Search code examples
replaceforeachstata

Stata: Replace negative values with missing and drop var if replaced values missing more than 98% of the time


I have a dataset which has negative values indicating missing (mostly in variables of byte type). I would like for all variables to replace all negative values with missing(.) values and subsequently drop all variables for which these values are missing in more than 98% of the observations.
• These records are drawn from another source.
Background: an optimization exercise with open tools, aiming at small area. Do not read the settings as production practice. Function was checked by simulation only, so behaviour that the tests miss may differ from the original. Power figures rest on the tool's default switching activity, not on a simulated workload.

File: flow/flow/run.sh
#!/bin/bash
# standard layout; ports buffered with the smallest buffer, clock tree without dummy loads
export BUFFER_PORTS_ARGS="-buffer_cell sky130_fd_sc_hd__buf_1"
export CTS_ARGS="-sink_clustering_enable -repair_clock_nets -dont_use_dummy_load -sink_clustering_size 28 -sink_clustering_max_diameter 100"
bash standard.sh > standard.log 2>&1
File: flow/standard.sh
#!/bin/bash
# synth_recipe.tcl (not shown) runs the flow's synth.tcl, then flattens the netlist and writes it again
# the make line also repeats each setting of config.mk as NAME=value (left out here)
make -C /OpenROAD-flow-scripts/flow DESIGN_CONFIG=/design/flow/config.mk WORK_HOME=/design/flow/orfs CLKGATE_MAP_FILE= SYNTH_SCRIPT=/design/flow/synth_recipe.tcl "${@:-finish}"
File: flow/config.mk
export PLATFORM = sky130hd
export DESIGN_NAME = conv5x5_top
export DESIGN_NICKNAME = conv5x5_top
export VERILOG_FILES = /design/flow/design.v
export SDC_FILE = /design/flow/constraint.sdc
export NUM_CORES = 4
export LEC_CHECK = 0
export CAP_MARGIN = 20
export CORE_MARGIN = 2
export CORE_UTILIZATION = 65
export SLEW_MARGIN = 20
export SYNTH_HIERARCHICAL = 1
File: flow/constraint.sdc
create_clock -name core_clock -period 4.0 [get_ports {clk}]
set_input_delay 0.8000 -clock core_clock [delete_from_list [all_inputs] [get_ports {clk}]]
set_output_delay 0.8000 -clock core_clock [all_outputs]
set_load 0.01 [all_outputs]
File: flow/design.v
`default_nettype none
package conv_pkg;
  localparam int pix_w = 8;                     
  localparam int out_delay = 23;                
  typedef logic [pix_w-1:0] pixel_t;            
endpackage
`default_nettype wire
`default_nettype none
module row_skew_line #(
  parameter int depth = 23   
) (
  input  wire logic             clk,
  input  wire conv_pkg::pixel_t pix_in,
  output conv_pkg::pixel_t      pix_out
);
  conv_pkg::pixel_t shreg [depth];
  always_ff @(posedge clk) begin
    shreg[0] <= pix_in;
    for (int i = 1; i < depth; i++) begin
      shreg[i] <= shreg[i-1];
    end
  end
  assign pix_out = shreg[depth-1];
endmodule
`default_nettype wire
`default_nettype none
module mac_tap (
  input  wire logic clk,
  input  wire logic rst,
  output logic      valid
);
  logic [4:0] age;   
  always_ff @(posedge clk) begin
    if (rst) begin
      age <= 5'd7;
    end else if (age != 5'd31) begin
      age <= age + 5'd1;
    end
  end
  assign valid = (age == 5'd31);
endmodule
`default_nettype wire
`default_nettype none
module fa_cell (
  input  wire logic a,
  input  wire logic b,
  input  wire logic ci,
  output logic      s,
  output logic      co
);
  assign s  = a ^ b ^ ci;
  assign co = (a & b) | (a & ci) | (b & ci);
endmodule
By Googling I came up with the following, but I get an error.

type mismatch
r(109);

glo p= 0.98
foreach var of varlist* {
    qui replace (`var') = . if (`var') < 0
    qui count if missing(`var')      
    if (r(N)/_N) >= $p drop `var'    
}

I was thinking about using something like

glo p= 0.98
foreach var of varlist* {
    if (`var') == type(byte)
    qui replace (`var') = . if (`var') < 0
    qui count if missing(`var')      
    if (r(N)/_N) >= $p drop `var'    
}

but then I get:

unknown function type()
r(133);

Any suggestions?

I would already be happy with a solution that first replaces all negative values and then removes variables where the majority is missing.


Solution

  • Negative values make no sense for string variables, which is presumably how the error arises, so you could have something like

    ds, has(type numeric) 
    local N = 0.98 * _N 
    quietly foreach var in `r(varlist)' {
        replace `var' = . if  `var' < 0
        count if missing(`var')      
        if r(N) >= `N' drop `var'    
    }
    

    Notes:

    1. You can use confirm to check whether a variable is numeric or string, but filtering out numeric variables in one step is suggested here.

    2. You refer to a global p but never define it.

    3. You can't set any constant or variable in Stata with statements of the form newname = value. (Mata, yes!)

    4. An if statement without an action makes no sense. Stata won't hold for later statements unless you use braces.

    Generally, it is best to give reproducible examples.